I agree with Qiaochu that there is a cause for confusion here in that the group in question and our ground field are now the same. I will try to explain this again. Let us view $G = \Bbb{A}_\Bbb{C}^1$ as a group under addition. Now we have the addition map $\phi : G\times G \to G$ that sends $(x,y) \to x+y$. I now want to understand how this gives rise to a map $\psi : \mathcal{O}_G(G) \to \mathcal{O}_{G\times G}(G \times G)$. Now suppose I have a polynomial function $f: G\to \Bbb{C}$. If I precompose this with $\phi$, I get a polynomial function $f \circ \phi : G\times G \to \Bbb{C}$. If I define

$$\begin{eqnarray*} \psi : &\mathcal{O}_G(G)& \to \mathcal{O}_{G\times G}(G \times G)\\ &f& \mapsto f \circ \phi \end{eqnarray*} $$

this should be enough to explain why there is a map from the coordinate ring of $G$ (which I call $\Bbb{C}[G]$) to the coordinate ring $\Bbb{C}[G\times G]$ of $G \times G$.

Now I realise that I defined my $\Delta$ wrongly before.

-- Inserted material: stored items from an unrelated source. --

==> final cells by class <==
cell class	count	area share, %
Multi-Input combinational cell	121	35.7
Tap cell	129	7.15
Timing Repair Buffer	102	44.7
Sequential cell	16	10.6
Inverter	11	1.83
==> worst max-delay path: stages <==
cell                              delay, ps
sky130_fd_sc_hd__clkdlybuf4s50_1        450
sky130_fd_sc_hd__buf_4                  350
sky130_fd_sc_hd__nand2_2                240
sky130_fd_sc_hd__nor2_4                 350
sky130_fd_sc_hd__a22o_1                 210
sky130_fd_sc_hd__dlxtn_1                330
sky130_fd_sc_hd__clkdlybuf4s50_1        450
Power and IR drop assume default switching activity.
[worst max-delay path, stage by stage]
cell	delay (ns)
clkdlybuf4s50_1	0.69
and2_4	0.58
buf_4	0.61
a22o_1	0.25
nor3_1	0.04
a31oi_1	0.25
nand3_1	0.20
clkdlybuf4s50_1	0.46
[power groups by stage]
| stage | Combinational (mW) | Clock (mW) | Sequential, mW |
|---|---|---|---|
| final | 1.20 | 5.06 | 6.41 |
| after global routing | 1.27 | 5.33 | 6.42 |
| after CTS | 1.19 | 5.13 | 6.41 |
===== flow/run.sh =====
#!/bin/bash
# OpenROAD 26Q1-2900-gdf79404cd8, Yosys 0.63+post, stock flow scripts
make -C /OpenROAD-flow-scripts/flow DESIGN_CONFIG=/design/flow/config.mk WORK_HOME=/design/flow/orfs finish

===== flow/config.mk =====
export PLATFORM = sky130hd
export DESIGN_NAME = BAG
export DESIGN_NICKNAME = BAG
export VERILOG_FILES = /design/flow/design.v
export SDC_FILE = /design/flow/constraint.sdc
export NUM_CORES = 4
export LEC_CHECK = 1
export CORE_AREA = 10 10 141 141
export DIE_AREA = 0 0 151 151

===== flow/constraint.sdc =====
current_design BAG

set clk_period 16.3
set clk_io_pct 0.2

create_clock -name clk0 -period $clk_period

set non_clock_inputs [all_inputs -no_clocks]
set_input_delay [expr $clk_period * $clk_io_pct] -clock clk0 $non_clock_inputs
set_output_delay [expr $clk_period * $clk_io_pct] -clock clk0 [all_outputs]

===== flow/design.v =====
`timescale 1ns / 1ps
module BAG(
    input logic [31:0] rs1,     
    input logic [31:0] PC,      
    input logic [31:0] IType,   
    input logic [31:0] JType,   
    input logic [31:0] BType,   
    output logic [31:0] branch,  
    output logic [31:0] jal,     
    output logic [31:0] jalr     
    );
    assign branch = PC + BType;          
    assign jal = PC + JType;             
    assign jalr = rs1 + IType;           
endmodule

==> deck_impl_summary.md <==
Run Summary

Status
  • Status: complete, no violations

Flow run
  • Tool warning count: 32
  • Max-capacitance violation count: 0

Die
  • Area inside the core boundary: 0.01670 mm²
  • Starting density of the core: 26.75%
  • Row count: 47
  • Die Height: 151 µm
  • Number of ports placed on the die boundary: 256
  • Area of the chip: 0.02280 mm²
  • Overall die width: 151 µm

Routing
  • Routed wire length per instance: 16.53 µm
  • Routed vias: 5469
  • Per-cell via count in the routed design: 4.972
  • Final ANT Viol Nets: 0
  • First-pass DRT Iterations: 4
  • Violation tally from detailed-route iteration zero: 144
  • Post-Route WL: 18180 µm
  • Number of inserted diodes: 0
  • DRC errors left: 0

Synth
  • Per-instance average area after synthesis: 7.135 µm²
  • Top-count cell post-synth: sky130_fd_sc_hd__ha_1
  • Distinct lib cells: 55
  • Combined area of all synthesized cells: 0.004467 mm²
  • Post-synth top area cell: sky130_fd_sc_hd__ha_1
  • Instance tally after logic synthesis: 626
  • Total cells reported by yosys after synthesis: 626
  • Part of the Yosys area used for sequential elements: 0%
  • Chip area line of the yosys report: 0.004467 mm²
  • Commonest cells in the netlist: 93 x sky130_fd_sc_hd__ha_1, 73 x sky130_fd_sc_hd__a21oi_1, 60 x sky130_fd_sc_hd__nor2_1
  • Tally of yosys warning messages: 0
  • Dominant cell area share: 26.05%
  • Cell area leaders: sky130_fd_sc_hd__ha_1 26%, sky130_fd_sc_hd__xnor2_1 10%, sky130_fd_sc_hd__a21oi_1 8.2%

Setup path
  • Endpoint kind of the worst setup timing path: primary output
  • Critical Path AT: 6830 ps
  • Critical path start-end classification: in2out
  • Startpoint kind of the worst setup timing path: primary input
  • Largest fanout on the critical path: 4
  • Worst endpoint required time: 13040 ps

Finish
  • Layout clock buffer count: 0
  • Share of final-layout standard cells stronger than drive strength 1: 1.591%
  • Seq_cells: 0
  • Layout overhead on the synthesized area: 63.45%
  • Post-route standard cell area excluding fillers: 0.007301 mm²
  • Finished Core Util: 43.71%
  • Area taken by flip-flops and latches: 0 µm²

Final timing
  • Fin. Hold Viols: 0
  • RSZ-0062 raised after global routing: no
  • Min cycle time layout: 10090 ps
  • Highest clock rate: 99.14 MHz
  • Relative slew slack: 67.78%
  • Fin worst setup slack: 6214 ps
  • Total negative setup slack: 0 ps
  • Final slew viol count: 0
  • Crit share post-route: 61.88%
  • Actual slew at the worst max-slew pin: 477.0 ps
  • Setup violators final: 0

Clocking
  • Number of buffers inserted by hold repair at cts: 0
  • Post-cts gate resize count: 0
  • Setup bufs post-CTS: 0

Placed design
  • Post-DP HPWL: 16590 µm
  • Post-Place Setup Slack: 6202 ps
  • Port bufs: 256
  • Area of placed instances: 0.007301 mm²
  • Weighted congestion reported at the end of routability-driven placement: 0.9188

Power and ir drop
  • Pwr dens: 44.90 mW/mm²
  • Worst IR Drop VDD: 0.02110 mV
  • P_leak: 0.003152 µW

Global routing
  • Leftover overflow at the end of global routing: 0
  • Pin count of the biggest net entering global routing: 9
  • First-pass GRT wire length: 27580 µm
  • Vias in the first global route: 5366
  • Number of antenna violations at the first check in global routing: 0
  • Combined global-route utilization of all metal layers: 14.96%

Worst hold path
  • Class of the tightest hold or removal check: in2out
report_power, final:
part	total, µW	internal [µW]	switching, µW
logic	328	199	129
clock network	0	0	0
registers	0	0	0
worst max-delay path, cell delays in order:
cell                              delay (ps)
sky130_fd_sc_hd__clkdlybuf4s50_1         400
sky130_fd_sc_hd__ha_1                    230
sky130_fd_sc_hd__fa_1                    400
sky130_fd_sc_hd__a21oi_1                 220
sky130_fd_sc_hd__o22ai_1                 140
sky130_fd_sc_hd__o22ai_1                 280
sky130_fd_sc_hd__o41ai_1                 100
sky130_fd_sc_hd__buf_4                   150
sky130_fd_sc_hd__a221o_1                 390
sky130_fd_sc_hd__o22ai_1                 230
sky130_fd_sc_hd__nor2_1                  120
sky130_fd_sc_hd__a21o_1                  210
sky130_fd_sc_hd__a21oi_1                 190
sky130_fd_sc_hd__clkdlybuf4s50_1         500
cells in the final DEF, fill, tap and decap left out, types with 19 or more instances in the layout:
| cell type | n |
|---|---|
| sky130_fd_sc_hd__inv_1 | 19 |
| sky130_fd_sc_hd__xnor2_1 | 53 |
| sky130_fd_sc_hd__a21o_1 | 44 |
| sky130_fd_sc_hd__nor2_1 | 60 |
| sky130_fd_sc_hd__a21oi_1 | 73 |
| sky130_fd_sc_hd__ha_1 | 93 |
| sky130_fd_sc_hd__o21ai_0 | 37 |
| sky130_fd_sc_hd__xor2_1 | 30 |
| sky130_fd_sc_hd__nand2_1 | 46 |
| sky130_fd_sc_hd__clkdlybuf4s50_1 | 256 |
routing by layer:
| metal | vias up | part of all wire [%] | GRT usage (%) |
|---|---|---|---|
| met1 | 2384 | 43 | 19.00 |
| met3 | 2 | 11 | 4.543 |
| met5 | - | 0 | 0 |
| met4 | 0 | 0.33 | 0.4331 |
| met2 | 201 | 46 | 25.75 |
| li1 | 2882 | - | - |
through the flow:
stage                     instances  power, µW  hold slack, ps
after global placement         1100      332.5            7554
after CTS                      1100      332.3            7552
after floorplan                 626      146.3            6592
after global routing           1100      362.4            7575
after detailed placement       1100      329.4            7552
final                          1100      327.8            7544
layout make-up:
type,count,area (µm²)
repair buffers,257,2570
fillers,1710,9400
multi-input cells,604,4384
well taps,220,275.3
inverters,19,71.32
path summary, 6_finish.rpt:
| check | from | depth (start not counted) | slack [ps] | to |
|---|---|---|---|---|
| max | rs1[0] | 14 | 6210 | jalr[28] |
| min | BType[0] | 3 | 7540 | branch[0] |
cell families (layout without fill, tap and decap cells):
family / count (synthesis) / in the layout / share of synthesized area [%]
buf+inv: 22 / 276 / 1.849
mux: 1 / 1 / 0.2521
xor+xnor: 83 / 83 / 16.27
simple gates: 185 / 185 / 19.69
compound gates: 239 / 239 / 34.54
fa+ha+maj: 96 / 96 / 27.40
Power is estimated from default activity; no workload was simulated.
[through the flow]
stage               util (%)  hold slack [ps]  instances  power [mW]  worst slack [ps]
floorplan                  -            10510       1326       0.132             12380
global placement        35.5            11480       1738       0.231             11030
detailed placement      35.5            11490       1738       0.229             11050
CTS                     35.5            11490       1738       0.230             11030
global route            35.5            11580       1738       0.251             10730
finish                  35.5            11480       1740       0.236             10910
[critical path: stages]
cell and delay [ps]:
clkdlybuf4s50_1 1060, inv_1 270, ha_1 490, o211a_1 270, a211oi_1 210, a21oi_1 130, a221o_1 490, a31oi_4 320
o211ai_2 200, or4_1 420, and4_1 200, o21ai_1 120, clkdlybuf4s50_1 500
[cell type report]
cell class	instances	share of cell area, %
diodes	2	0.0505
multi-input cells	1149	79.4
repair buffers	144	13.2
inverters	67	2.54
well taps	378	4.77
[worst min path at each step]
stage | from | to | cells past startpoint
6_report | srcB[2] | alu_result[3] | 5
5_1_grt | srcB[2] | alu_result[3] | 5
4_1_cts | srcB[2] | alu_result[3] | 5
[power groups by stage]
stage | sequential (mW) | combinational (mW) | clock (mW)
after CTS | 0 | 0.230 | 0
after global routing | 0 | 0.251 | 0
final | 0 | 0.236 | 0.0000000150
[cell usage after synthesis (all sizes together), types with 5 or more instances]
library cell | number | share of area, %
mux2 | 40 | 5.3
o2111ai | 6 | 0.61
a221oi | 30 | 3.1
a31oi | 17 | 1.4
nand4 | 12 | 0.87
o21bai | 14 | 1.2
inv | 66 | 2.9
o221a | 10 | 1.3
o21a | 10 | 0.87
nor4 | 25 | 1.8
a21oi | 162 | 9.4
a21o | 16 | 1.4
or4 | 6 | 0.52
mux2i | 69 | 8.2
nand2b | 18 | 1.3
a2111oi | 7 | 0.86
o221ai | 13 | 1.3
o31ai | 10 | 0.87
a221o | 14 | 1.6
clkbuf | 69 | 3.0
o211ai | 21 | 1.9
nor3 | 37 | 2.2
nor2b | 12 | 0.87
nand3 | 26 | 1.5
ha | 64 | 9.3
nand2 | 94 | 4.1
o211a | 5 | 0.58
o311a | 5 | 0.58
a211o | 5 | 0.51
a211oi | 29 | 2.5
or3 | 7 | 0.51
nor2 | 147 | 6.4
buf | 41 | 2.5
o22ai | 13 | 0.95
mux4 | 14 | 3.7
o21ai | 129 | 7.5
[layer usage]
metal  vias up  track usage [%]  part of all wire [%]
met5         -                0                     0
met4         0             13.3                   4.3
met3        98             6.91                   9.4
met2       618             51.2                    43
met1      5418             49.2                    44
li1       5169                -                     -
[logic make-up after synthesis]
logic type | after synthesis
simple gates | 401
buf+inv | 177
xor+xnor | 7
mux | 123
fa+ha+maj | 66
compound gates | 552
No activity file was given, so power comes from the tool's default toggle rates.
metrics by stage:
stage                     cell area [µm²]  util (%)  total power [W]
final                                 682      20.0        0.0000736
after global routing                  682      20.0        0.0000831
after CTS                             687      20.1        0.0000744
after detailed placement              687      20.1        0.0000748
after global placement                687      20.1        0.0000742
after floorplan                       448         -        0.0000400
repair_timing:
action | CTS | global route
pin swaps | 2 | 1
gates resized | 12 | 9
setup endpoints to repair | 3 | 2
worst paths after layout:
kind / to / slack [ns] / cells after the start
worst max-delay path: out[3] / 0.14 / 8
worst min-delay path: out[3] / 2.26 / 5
<file path="flow/config.mk">
export PLATFORM = sky130hd
export DESIGN_NAME = Top
export DESIGN_NICKNAME = Top
export VERILOG_FILES = /design/flow/design.v
export SDC_FILE = /design/flow/constraint.sdc
export NUM_CORES = 4
export LEC_CHECK = 1
export CORE_UTILIZATION = 50
</file>
<file path="flow/constraint.sdc">
current_design Top

set clk_period 7.7
set clk_io_pct 0.2

create_clock -name clk0 -period $clk_period [get_ports {inc}]
create_clock -name clk1 -period $clk_period [get_ports {mclk}]

set non_clock_inputs [all_inputs -no_clocks]
set_input_delay [expr $clk_period * $clk_io_pct] -clock clk0 $non_clock_inputs
set_output_delay [expr $clk_period * $clk_io_pct] -clock clk0 [all_outputs]
</file>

Now because $G$ is now the vanishing locus of the ideal $(0) \subset \Bbb{C}[T]$, the ideal of all functions that vanish on $G$ is $(T)$. I can then call the coordinate ring of $G$ as $\Bbb{C}[T]$. Similarly $G \times G$ is the vanishing locus of the zero ideal in $\Bbb{C}[T,U]$, and so the ideal of all functions that vanish at $0$ is the ideal $(T,U) \subseteq \Bbb{C}[T,U]$. The coordinate ring of $G \times G $ is isomorphic to $\Bbb{C}[T] \otimes_\Bbb{C}[U] \cong \Bbb{C}[T,U]$.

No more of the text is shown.